##### DATA SUPPLIED #####

===== src/verilog/vchess_cfg.svh =====
`ifndef VCHESS_CFG_SVH
`define VCHESS_CFG_SVH

// Board geometry
`define PIECE_WIDTH    4                 // Color bit plus 3-bit kind
`define RANK_SQUARES   8
`define BOARD_WIDTH    256
`define BOARD_RANKS    (`BOARD_WIDTH / (`RANK_SQUARES * `PIECE_WIDTH))

`define EVAL_WIDTH     24                // Signed width of every score

// Middlegame piece values
`define MG_PAWN        100
`define MG_KNIGHT      320
`define MG_BISHOP      330
`define MG_ROOK        500
`define MG_QUEEN       900

// Endgame piece values
`define EG_PAWN        120
`define EG_KNIGHT      300
`define EG_BISHOP      320
`define EG_ROOK        520
`define EG_QUEEN       950

`define KING_VALUE     0                 // Both phases

// Per attacked square
`define MOB_WEIGHT_MG  4
`define MOB_WEIGHT_EG  2

// Taper, 2^20 / 62 truncated
`define PHASE_MAX      62
`define PHASE_SHIFT    20
`define PHASE_SCALE    16912

`define EVAL_LATENCY   8

`endif


===== src/verilog/eval_pkg.sv =====
`include "vchess_cfg.svh"

package eval_pkg;

   // Partial score of one rank, white positive
   typedef struct packed
   {
      logic signed [`EVAL_WIDTH-1:0] mg;
      logic signed [`EVAL_WIDTH-1:0] eg;
      logic [3:0]                    occupied;
      logic [3:0]                    heavy;          // Pawns, rooks and queens
      logic [3:0]                    minors_white;
      logic [3:0]                    minors_black;
   } rank_score_t;

   // Whole board after mobility
   typedef struct packed
   {
      logic signed [`EVAL_WIDTH-1:0] mg;
      logic signed [`EVAL_WIDTH-1:0] eg;
      logic signed [`EVAL_WIDTH-1:0] material;       // Middlegame sum before mobility
      logic [6:0]                    occupied;       // Up to 64
      logic                          insufficient;
   } total_score_t;

endpackage


===== src/verilog/phase_blend.sv =====
`timescale 1ns/1ps
`include "vchess_cfg.svh"

module phase_blend
   (
      input  logic                          clk,
      input  eval_pkg::total_score_t        total,
      input  logic                          white_to_move,
      output logic signed [`EVAL_WIDTH-1:0] eval
   );

   // Score times phase times scale, plus sign and headroom
   localparam int calc_width = `EVAL_WIDTH + 8 + 1 + $clog2(`PHASE_SCALE + 1);

   localparam logic [5:0]                  phase_max   = `PHASE_MAX;
   localparam logic signed [calc_width-1:0] phase_scale = `PHASE_SCALE;
   localparam logic signed [calc_width-1:0] round_bias  = (1 << `PHASE_SHIFT) - 1;

   logic [5:0]                    phase_s1;
   logic signed [`EVAL_WIDTH-1:0] mg_s1;
   logic signed [`EVAL_WIDTH-1:0] eg_s1;
   logic signed [calc_width-1:0]  mg_s2;
   logic signed [calc_width-1:0]  eg_s2;
   logic signed [calc_width-1:0]  sum_s3;
   logic signed [calc_width-1:0]  scaled_s4;
   logic signed [calc_width-1:0]  biased;
   logic signed [calc_width-1:0]  shifted;
   logic signed [`EVAL_WIDTH-1:0] blended;

   // Phase from occupied squares, capped
   always_ff @(posedge clk)
   begin
      if (total.occupied > {1'b0, phase_max})
         phase_s1 <= phase_max;
      else
         phase_s1 <= total.occupied[5:0];
      mg_s1 <= $signed(total.mg);
      eg_s1 <= $signed(total.eg);
   end

   // Middlegame weighted by phase, endgame by the rest
   always_ff @(posedge clk)
   begin
      mg_s2 <= mg_s1 * $signed({1'b0, phase_s1});
      eg_s2 <= eg_s1 * $signed({1'b0, phase_max - phase_s1});
   end

   always_ff @(posedge clk)
      sum_s3 <= mg_s2 + eg_s2;

   always_ff @(posedge clk)
      scaled_s4 <= sum_s3 * phase_scale;   // Same as dividing by 62 after the shift

   // Bias negatives so the shift truncates toward zero
   assign biased  = scaled_s4 + ((scaled_s4 < 0) ? round_bias : '0);
   assign shifted = biased >>> `PHASE_SHIFT;
   assign blended = shifted[`EVAL_WIDTH-1:0];

   always_ff @(posedge clk)
      eval <= white_to_move ? blended : -blended;   // Side to move view

   // Occupancy feeding the phase cap never exceeds the squares on a board
   assert property (@(posedge clk) !$isunknown(total.occupied) |-> total.occupied <= 7'd64)
      else $error("phase_blend: occupied count above board size");

endmodule


===== config.mk =====
export PLATFORM = sky130hd
export DESIGN_NAME = phase_blend
export DESIGN_NICKNAME = d
export VERILOG_FILES = /design/src/verilog/eval_pkg.sv /design/src/verilog/phase_blend.sv
export VERILOG_INCLUDE_DIRS = /design/src /design/src/verilog
export SDC_FILE = /design/constraint.sdc
export NUM_CORES = 1
export LEC_CHECK = 0
export CELL_PAD_IN_SITES_DETAIL_PLACEMENT = 1
export CELL_PAD_IN_SITES_GLOBAL_PLACEMENT = 2
export CORE_ASPECT_RATIO = 1.1
export CORE_MARGIN = 2
export CORE_UTILIZATION = 35
export DETAILED_ROUTE_END_ITERATION = 6
export DONT_BUFFER_PORTS = 1
export PLACE_DENSITY_LB_ADDON = 0.1
export SYNTH_ARGS = -nofsm -noshare
export SYNTH_HDL_FRONTEND = slang
export SYNTH_SLANG_ARGS = --single-unit

===== constraint.sdc =====
create_clock -name clk -period 6.7 [get_ports clk]
set_clock_uncertainty 0.1 [all_clocks]
set_input_delay 1.005 -clock clk [delete_from_list [all_inputs] [get_ports clk]]
set_output_delay 1.005 -clock clk [all_outputs]
set_load 0.02 [all_outputs]

; Yosys cells after proc, flatten, opt, wreduce, memory -nomap -nowiden
; Index checks and enable logic that the tools add are counted.
[totals]
register_bits = 216
input_bits = 82
output_inout_bits = 24
latch_bits = 0
wordCells = 19
romBits = 0
mem_count = 0
ramBits = 0
[op_classes]
shift = 0
mul = 3
n_mux = 2
n_lt_le_gt_ge = 2
div_mod_pow = 0
add_sub_neg = 4
n_bitwise = 0
n_eq_ne = 0
n_reduce_logical = 0
[op_table]
columns = operator, count
row1 = $mul A24 B7 Y31, 2
row2 = $lt A48 B1 Y1 const B, 1
row3 = $add A44 B20 Y44, 1
row4 = $mul A32 B12 Y44 const B, 1
row5 = $add A31 B31 Y32, 1
row6 = $mux W24, 1
row7 = $neg A24 Y24, 1
row8 = $mux W20, 1
row9 = $gt A7 B6 Y1 const B, 1
row10 = $sub A6 B6 Y6 const A, 1

; Logic depth before layout (Yosys ltp)
; Gate-level depths: netlist (run 1).
[logic_depth]
ltp_word = 5
depth_mapped = 26
depth_no_buf = 23

; Least setup slack after synthesis (run 1)
; No wires, ideal clock.
[synth_timing]
path_kind = register to register
startpoint = register phase_s1[2]
endpoint = register eg_s2[29]
path_slack_ps = 800
arrival_time_ps = 5678
period_less_slack_ps = 5900
required_ps = 6478
setup_time_ps = 122
path_buffers = 2
stages_incl_launch_ff = 24
cell_sequence = dfxtp_1 clkbuf_1 and3_1 nand3_1 xor2_1 clkbuf_1 and2_1 ha_1 fa_1 fa_1 inv_1 fa_1 inv_1 ha_1 and3_1 and3_1 o211ai_1 a31oi_1 a21oi_1 nor3_1 a2111oi_1 a21oi_1 and4b_1 a311o_1
[synth_between]
elab_chain_cells = 2
[synth_rtl]
columns = item, line_no
row1 = "start, declared", phase_blend.sv:19  ; logic [5:0] phase_s1;
row2 = "start signal, assigned", phase_blend.sv:34  ; phase_s1 <= phase_max;
row3 = "start signal, assigned", phase_blend.sv:36  ; phase_s1 <= total.occupied[5:0];
row4 = $sub A6 B6 Y6, phase_blend.sv:45  ; eg_s2 <= eg_s1 * $signed({1'b0, phase_max - phase_s1});
row5 = $mul A24 B7 Y31, phase_blend.sv:45
row6 = "end signal, assigned", phase_blend.sv:45
row7 = "end, declared", phase_blend.sv:23  ; logic signed [calc_width-1:0] eg_s2;
; No other way between the ends.
; A chain may end at the register's enable or synchronous reset.

; Final worst setup path (run 1)
; Ends and elaborated chain as after synthesis.

==> results of run 1 <==
-- layout make-up --
cell class / count / area (um2)
sequential: 213 / 4270
clock inverter: 11 / 168
multi-input combinational: 1656 / 15100
clock buffer: 38 / 820
fill: 6824 / 35900
timing repair buffer: 19 / 146
tap: 760 / 951
inverter: 344 / 1290
-- synth_stat cells, types with 17 or more instances --
cell      count
inv_1       344
ha_1        277
fa_1        225
dfxtp_1     213
and2_1      184
nand2_1     159
a21oi_1     126
xnor2_1     122
nor2_1       86
a21o_1       48
o21ai_0      43
xor2_1       38
clkbuf_1     37
nand3_1      34
nor2b_1      34
and3_1       26
nor3_1       23
nand2b_1     22
o21ai_1      21
a31oi_1      17
o21a_1       17
o21bai_1     17
-- logic make-up after synthesis --
| kind of cell | after synthesis | synth area share (%) |
|---|---|---|
| adder cells (fa/ha/maj) | 502 | 38.4 |
| multiplexers | 8 | 0.385 |
| AO/OA/AOI/OAI | 368 | 11.4 |
| AND/OR/NAND/NOR | 618 | 15.6 |
| XOR/XNOR | 160 | 6.75 |
| flip-flops | 213 | 20.5 |
| buffers and inverters | 385 | 6.99 |
-- how the worst max path moves through the flow --
stage / cells after the start / slack (ns) / endpoint
final: 23 / 0.47 / eg_s2[29]
after global routing: 25 / 0.04 / eg_s2[29]
after CTS: 21 / 0.25 / eg_s2[29]
after detailed placement: 21 / 0.28 / eg_s2[29]
after global placement: 21 / 0.31 / eg_s2[29]
after floorplan: 23 / 0.80 / eg_s2[29]
-- metrics by stage --
step | worst slack, ns | hold WS, ns | cell area (um2)
3_3_place_gp | 0.313 | 0.250 | 21700
6_report | 0.468 | 0.260 | 22700
2_1_floorplan | 0.800 | 0.237 | 20800
3_5_place_dp | 0.281 | 0.251 | 21700
5_1_grt | 0.0449 | 0.267 | 22700
4_1_cts | 0.252 | 0.262 | 22700
-- routing by layer --
metal  vias to the layer above  global-route usage [%]  wire length, um  part of all wire [%]
li1                       7382                       -                -                     -
met1                      7283                    19.8            21100                    43
met2                       129                    32.3            25900                    52
met3                        69                    2.04             1400                   2.8
met4                         6                    4.50             1230                   2.5
met5                         -                       0               38                 0.077
-- worst max-delay path: stages, from the launching register on --
cell,delay (ns)
dfxtp_1,0.46
and3_1,0.32
nand3_1,0.12
xor2_1,0.18
buf_6,0.25
and2_1,0.16
ha_1,0.24
fa_1,0.51
fa_1,0.56
inv_1,0.06
fa_1,0.53
inv_1,0.05
ha_1,0.36
and3_1,0.24
and3_1,0.19
o211ai_1,0.14
a31oi_1,0.16
a21oi_1,0.23
nor3_1,0.09
a2111oi_1,0.37
buf_4,0.19
a21oi_1,0.09
and4b_1,0.18
a311o_1,0.30
-- registers in the layout (all words and copies together), names as in the netlist --
signal / count
scaled_s4: 41
sum_s3: 32
eg_s2: 31
mg_s2: 31
eg_s1: 24
eval: 24
mg_s1: 24
phase_s1: 6
==> impl_metrics.json, run 1 <==
{
  "layout.cells.non_filler": 3041,
  "hold_viol": 0,
  "grt.overflow.total": 0,
  "finalCritPeriodShare_pct": 93.0,
  "place_hpwl_um": 41300,
  "hold_depth": 0,
  "fin_util_pct": 38.8,
  "vias_per_cell": 4.89,
  "final_cell_mix": "inv_1, ha_1, fa_1, dfxtp_1, and2_1",
  "yosys_warnings": 0,
  "wl_per_cell_um": 16.3,
  "placement.io_buffers": 0,
  "route.vias.total": 14869,
  "synth_async_sr_flop_share_pct": 0,
  "cts_tree": "yes",
  "ys_ff_latch": 213,
  "startpoint": "phase_s1[2]",
  "drv_slew": 0,
  "io_pins": 106,
  "clockBufferDepth": 3,
  "drc": 0,
  "fmax_mhz": 160,
  "crit_path_end_kind": "register",
  "finalCriticalPeriod_ns": 6.23,
  "ys_types": 76,
  "setup_viol": 0,
  "antenna_left": 0,
  "diodes": 0,
  "start_util_pct": 35.4,
  "dieArea_um2": 61300,
  "min-delay-start": "sum_s3[1]",
  "relSlewSlack_pct": 34.3,
  "numCtsBuffers": 28,
  "setup_tns_ns": 0,
  "grt_first_pass_wirelength_um": 84700,
  "holdPathEnd": "scaled_s4[5]",
  "drive_above_1_share_pct": 4.12,
  "wl_um": 49600,
  "rsz0062_at_grt": "false",
  "grt_max_degree": 49,
  "timing.rr.start": "phase_s1[2]",
  "synth_edf_count": 0,
  "crit_type": "register to register",
  "yosysSeqAreaShare_pct": 20.5,
  "clk_latency_ns": 0.57,
  "first_pass_iters": 4,
  "die_h_um": 260,
  "startpoint_type": "register",
  "worstPathMaxFanout": 24,
  "syn_nets": 2838,
  "clk_pin_slew_ns": 0.06,
  "ff2ff_path_depth": 23,
  "final_common_cell": "inv_1",
  "dp_cells": 2992,
  "yosys-top-cells-area": "fa_1, dfxtp_1, ha_1",
  "syn2layout_area_growth_pct": 9.44,
  "postCtsSetupRepairBufs": 0,
  "cts_resized": 0,
  "htreeDepth": 1,
  "required_ns": 7.05,
  "synth_top_area_share_pct": 21.7,
  "r2r-end": "eg_s2[29]",
  "cts_hold_buf": 0,
  "cts.sinks": 213,
  "syn_area_um2": 20800,
  "first_global_vias": 16670,
  "r2r_slack_ns": 0.47,
  "die_w_um": 236,
  "arrival_ns": 6.59,
  "hold_class": "register to register",
  "synth_top_cell_by_area": "fa_1",
  "antenna_found_initial": 4,
  "synthCells": 2254,
  "syn_avg_cell_area_um2": 9.22,
  "grtUsageTotal_pct": 16.9,
  "max_cap_viol_count": 0,
  "coreArea_um2": 58600,
  "cts-root-buf": "clkbuf_16",
  "drtIter0Drc": 336,
  "worstMarginPinSlew_ns": 0.961,
  "synth_flop_cell": "dfxtp_1",
  "status": "complete, no violations",
  "nets": 2846,
  "row_count": 93,
  "routabilityCongestion": 0.818
}
Power of run 1 is not shown: default switching activity piles up to over one toggle a cycle in this logic, so the estimate is an artifact.
==> run 2: changes to the inputs <==
--- a/config.mk
+++ b/config.mk
@@ -10,7 +10,7 @@
 export CELL_PAD_IN_SITES_GLOBAL_PLACEMENT = 2
 export CORE_ASPECT_RATIO = 1.1
 export CORE_MARGIN = 2
-export CORE_UTILIZATION = 35
+export CORE_UTILIZATION = 42
 export DETAILED_ROUTE_END_ITERATION = 6
 export DONT_BUFFER_PORTS = 1
 export PLACE_DENSITY_LB_ADDON = 0.1
==> impl_metrics.json, run 2 (synthesis gave the netlist of run 1 again) <==
{
  "startpoint_type": "register",
  "start_util_pct": 42.5,
  "antenna_found_initial": 4,
  "arrival_ns": 6.67,
  "cts_resized": 0,
  "die_w_um": 216,
  "clk_pin_slew_ns": 0.06,
  "cts-root-buf": "clkbuf_16",
  "grt_first_pass_wirelength_um": 81300,
  "drc": 0,
  "required_ns": 7.06,
  "reg_top3": "scaled_s4 (41), sum_s3 (32)",
  "r2r_slack_ns": 0.39,
  "rsz0062_at_grt": "false",
  "finalCritPeriodShare_pct": 94.2,
  "cts.sinks": 213,
  "fmax_mhz": 158,
  "coreArea_um2": 48900,
  "drtIter0Drc": 430,
  "grt_max_degree": 31,
  "layout.cells.non_filler": 2938,
  "grt.overflow.total": 0,
  "clk_latency_ns": 0.58,
  "worstMarginPinSlew_ns": 1.03,
  "setup_tns_ns": 0,
  "drv_slew": 0,
  "postCtsSetupRepairBufs": 0,
  "vias_per_cell": 5.10,
  "hold_class": "register to register",
  "wl_per_cell_um": 16.2,
  "hold_viol": 0,
  "largest_reg_flops": 41,
  "worstPathMaxFanout": 13,
  "dp_cells": 2887,
  "wl_um": 47500,
  "fill_cells": 5696,
  "antenna_left": 0,
  "numCtsBuffers": 28,
  "final_common_cell": "inv_1",
  "crit_type": "register to register",
  "first_global_vias": 16742,
  "syn2layout_area_growth_pct": 8.42,
  "hold_slack_ns": 0.259,
  "grtUsageTotal_pct": 19.4,
  "cts_tree": "yes",
  "nets": 2849,
  "clockBufferDepth": 3,
  "finalCriticalPeriod_ns": 6.31,
  "first_pass_iters": 7,
  "regMostFlops": "scaled_s4",
  "dieArea_um2": 51300,
  "relSlewSlack_pct": 29.9,
  "crit_path_end_kind": "register",
  "die_h_um": 237,
  "drive_above_1_share_pct": 4.07,
  "setup_viol": 0,
  "cts_hold_buf": 0,
  "io_pins": 106,
  "fin_util_pct": 46.0,
  "final_cell_mix": "inv_1, ha_1, fa_1, dfxtp_1, and2_1",
  "routabilityCongestion": 0.830,
  "status": "complete, no violations",
  "route.vias.total": 14980,
  "place_hpwl_um": 40000,
  "row_count": 85,
  "max_cap_viol_count": 0,
  "htreeDepth": 1,
  "placement.io_buffers": 0
}
## run 2: final cells by class
cell class	instances	area (um2)	area share, %
Inverter	344	1290	5.73
Timing Repair Buffer	22	165	0.733
Tap cell	652	816	3.62
Antenna cell	1	2.50	0.0111
Sequential cell	213	4270	18.9
Clock buffer	39	792	3.52
Multi-Input combinational cell	1656	15100	66.9
Clock inverter	11	134	0.594
## run 2: path summary, 6_finish.rpt
path              cells past startpoint         from      endpoint
setup reg to reg                     22  phase_s1[1]     eg_s2[29]
setup / recovery                     22  phase_s1[1]     eg_s2[29]
hold reg to reg                       0    sum_s3[1]  scaled_s4[5]
hold / removal                        0    sum_s3[1]  scaled_s4[5]
## run 2: per-stage QoR
stage	instance area, um2	setup WS (ns)
after floorplan	20800	0.800
after global placement	21600	0.500
after detailed placement	21600	0.370
after CTS	22500	0.344
after global routing	22500	0.0208
final	22500	0.387
## run 2: metal layers
metal	global-route usage, %	vias up	routed length (um)
li1	-	7375	-
met5	0	-	25
met2	37.2	146	25100
met3	2.23	80	1270
met1	22.2	7375	19700
met4	5.75	4	1360
## run 2: worst max-delay path: stages, from the launching register on
cell       delay [ns]
dfxtp_1          0.33
ha_1             0.75
nor2b_1          0.14
fa_1             0.51
inv_1            0.05
fa_1             0.49
inv_1            0.06
fa_1             0.54
inv_1            0.06
fa_1             0.53
inv_1            0.04
ha_1             0.34
nor4_1           0.25
a21oi_1          0.10
o211ai_1         0.15
a31oi_1          0.16
a21oi_1          0.25
nor3_1           0.10
a2111oi_1        0.44
buf_4            0.20
a21oi_1          0.09
and4b_1          0.19
a311o_1          0.32
Power of run 2 is left out for the same reason.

#####

■ **WHAT THE TASK REQUIRES**
A word-for-word copy of the lines above from the one with "memory -nomap -nowiden" through the one with "wires, ideal clock.", inclusive, is the only output wanted.

■ **OUTPUT FOR THIS TASK**
; Yosys cells after proc, flatten, opt, wreduce, memory -nomap -nowiden
; Index checks and enable logic that the tools add are counted.
[totals]
register_bits = 216
input_bits = 82
output_inout_bits = 24
latch_bits = 0
wordCells = 19
romBits = 0
mem_count = 0
ramBits = 0
[op_classes]
shift = 0
mul = 3
n_mux = 2
n_lt_le_gt_ge = 2
div_mod_pow = 0
add_sub_neg = 4
n_bitwise = 0
n_eq_ne = 0
n_reduce_logical = 0
[op_table]
columns = operator, count
row1 = $mul A24 B7 Y31, 2
row2 = $lt A48 B1 Y1 const B, 1
row3 = $add A44 B20 Y44, 1
row4 = $mul A32 B12 Y44 const B, 1
row5 = $add A31 B31 Y32, 1
row6 = $mux W24, 1
row7 = $neg A24 Y24, 1
row8 = $mux W20, 1
row9 = $gt A7 B6 Y1 const B, 1
row10 = $sub A6 B6 Y6 const A, 1

; Logic depth before layout (Yosys ltp)
; Gate-level depths: netlist (run 1).
[logic_depth]
ltp_word = 5
depth_mapped = 26
depth_no_buf = 23

; Least setup slack after synthesis (run 1)
; No wires, ideal clock.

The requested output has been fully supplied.